==> src/rtl/tdmh_ram.sv <==
// Generic single-write, two-read synchronous RAM with registered read data.
// No dependencies.
module tdmh_ram #(
    parameter int unsigned WIDTH = 8,
    parameter int unsigned DEPTH = 16
) (
    input  logic                     i_clk,
    input  logic                     i_we,
    input  logic [$clog2(DEPTH)-1:0] i_waddr,
    input  logic [WIDTH-1:0]         i_wdata,
    input  logic [$clog2(DEPTH)-1:0] i_raddr_a,
    output logic [WIDTH-1:0]         o_rdata_a,
    input  logic [$clog2(DEPTH)-1:0] i_raddr_b,
    output logic [WIDTH-1:0]         o_rdata_b
);
    logic [WIDTH-1:0] r_mem [DEPTH];

    always_ff @(posedge i_clk) begin
        if (i_we) begin
            r_mem[i_waddr] <= i_wdata;
        end
        o_rdata_a <= r_mem[i_raddr_a];
        o_rdata_b <= r_mem[i_raddr_b];
    end
endmodule

==> config.mk <==
export PLATFORM = sky130hd
export DESIGN_NAME = tdmh_ram
export DESIGN_NICKNAME = d
export VERILOG_FILES = /design/src/rtl/tdmh_ram.sv
export SDC_FILE = /design/constraint.sdc
export NUM_CORES = 1
export LEC_CHECK = 0
export ABC_AREA = 0
export BUFFER_PORTS_ARGS = -buffer_cell sky130_fd_sc_hd__buf_2
export CAP_MARGIN = 10
export CORE_UTILIZATION = 55
export CTS_CLUSTER_DIAMETER = 100
export DETAILED_ROUTE_END_ITERATION = 16
export PLACE_DENSITY = 0.72
export SKIP_CTS_REPAIR_TIMING = 1
export SLEW_MARGIN = 20
export SYNTH_ARGS = -nofsm -noshare
export SYNTH_HDL_FRONTEND = slang
export SYNTH_SLANG_ARGS = --single-unit
==> constraint.sdc <==
create_clock -name i_clk -period 1.9 [get_ports i_clk]
set_input_delay 0.38 -clock i_clk [delete_from_list [all_inputs] [get_ports i_clk]]
set_output_delay 0.38 -clock i_clk [all_outputs]
set_load 0.05 [all_outputs]
# == Word level (Yosys, flattened, before mapping) ==
# Memory sizes are Yosys's and may differ from the RTL's. A register that Yosys moved wholly into a read port is not among the register bits.
# Cells that the tools add are included.
# totals
out_inout_bits,16
in_bits,22
ff_bits,0
wordCells,3
ramBits,128
n_memories,1
# memory_table
memory,depth,word_bits,rd,rd_ports_with_merged_regs,wr,line,text
r_mem,16,8,2,2,1,16,logic [WIDTH-1:0] r_mem [DEPTH];
# classes
mux,2
# ops
operator,count
two-way mux 1 bit,2

# == Depth between registers and ports, before layout ==
# Gate-level depths: netlist of the first run.
# logic_depth
word_depth,2
depth_mapped,5
depth_no_buf,3

# == Worst setup path before layout of the first run ==
# Ideal clock, no wire load.
# synth_path
kind,in2reg
startpoint,input i_waddr[2]
endpoint,memory r_mem[0][0] (enable)
setup_ps,383
slack_ps,27
n_path_buf,0
t_arrival_ps,1490
cell_stages,2
required_time_ps,1517
path_cell_list,or3b_2 -> nor3_1
# synth_lines
item,line,text
from (decl),9,"input logic [$clog2(DEPTH)-1:0] i_waddr,"
to (decl),16,
# Straight into the memory's write port.

# == Final worst setup path of the first run ==
# layout_path
startpoint,"register o_rdata_b[0], read port of r_mem"
endpoint,output o_rdata_b[0]
# layout_lines
item,line,text
from (decl),14,output logic [WIDTH-1:0] o_rdata_b
# No word-level cell between the ends.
* * * * * * *
(EXERCISE) All entries should be given again precisely as they appear above.

(REPLY)
==> src/rtl/tdmh_ram.sv <==
// Generic single-write, two-read synchronous RAM with registered read data.
// No dependencies.
module tdmh_ram #(
    parameter int unsigned WIDTH = 8,
    parameter int unsigned DEPTH = 16
) (
    input  logic                     i_clk,
    input  logic                     i_we,
    input  logic [$clog2(DEPTH)-1:0] i_waddr,
    input  logic [WIDTH-1:0]         i_wdata,
    input  logic [$clog2(DEPTH)-1:0] i_raddr_a,
    output logic [WIDTH-1:0]         o_rdata_a,
    input  logic [$clog2(DEPTH)-1:0] i_raddr_b,
    output logic [WIDTH-1:0]         o_rdata_b
);
    logic [WIDTH-1:0] r_mem [DEPTH];

    always_ff @(posedge i_clk) begin
        if (i_we) begin
            r_mem[i_waddr] <= i_wdata;
        end
        o_rdata_a <= r_mem[i_raddr_a];
        o_rdata_b <= r_mem[i_raddr_b];
    end
endmodule

==> config.mk <==
export PLATFORM = sky130hd
export DESIGN_NAME = tdmh_ram
export DESIGN_NICKNAME = d
export VERILOG_FILES = /design/src/rtl/tdmh_ram.sv
export SDC_FILE = /design/constraint.sdc
export NUM_CORES = 1
export LEC_CHECK = 0
export ABC_AREA = 0
export BUFFER_PORTS_ARGS = -buffer_cell sky130_fd_sc_hd__buf_2
export CAP_MARGIN = 10
export CORE_UTILIZATION = 55
export CTS_CLUSTER_DIAMETER = 100
export DETAILED_ROUTE_END_ITERATION = 16
export PLACE_DENSITY = 0.72
export SKIP_CTS_REPAIR_TIMING = 1
export SLEW_MARGIN = 20
export SYNTH_ARGS = -nofsm -noshare
export SYNTH_HDL_FRONTEND = slang
export SYNTH_SLANG_ARGS = --single-unit
==> constraint.sdc <==
create_clock -name i_clk -period 1.9 [get_ports i_clk]
set_input_delay 0.38 -clock i_clk [delete_from_list [all_inputs] [get_ports i_clk]]
set_output_delay 0.38 -clock i_clk [all_outputs]
set_load 0.05 [all_outputs]
# == Word level (Yosys, flattened, before mapping) ==
# Memory sizes are Yosys's and may differ from the RTL's. A register that Yosys moved wholly into a read port is not among the register bits.
# Cells that the tools add are included.
# totals
out_inout_bits,16
in_bits,22
ff_bits,0
wordCells,3
ramBits,128
n_memories,1
# memory_table
memory,depth,word_bits,rd,rd_ports_with_merged_regs,wr,line,text
r_mem,16,8,2,2,1,16,logic [WIDTH-1:0] r_mem [DEPTH];
# classes
mux,2
# ops
operator,count
two-way mux 1 bit,2

# == Depth between registers and ports, before layout ==
# Gate-level depths: netlist of the first run.
# logic_depth
word_depth,2
depth_mapped,5
depth_no_buf,3

# == Worst setup path before layout of the first run ==
# Ideal clock, no wire load.
# synth_path
kind,in2reg
startpoint,input i_waddr[2]
endpoint,memory r_mem[0][0] (enable)
setup_ps,383
slack_ps,27
n_path_buf,0
t_arrival_ps,1490
cell_stages,2
required_time_ps,1517
path_cell_list,or3b_2 -> nor3_1
# synth_lines
item,line,text
from (decl),9,"input logic [$clog2(DEPTH)-1:0] i_waddr,"
to (decl),16,
# Straight into the memory's write port.

# == Final worst setup path of the first run ==
# layout_path
startpoint,"register o_rdata_b[0], read port of r_mem"
endpoint,output o_rdata_b[0]
# layout_lines
item,line,text
from (decl),14,output logic [WIDTH-1:0] o_rdata_b
# No word-level cell between the ends.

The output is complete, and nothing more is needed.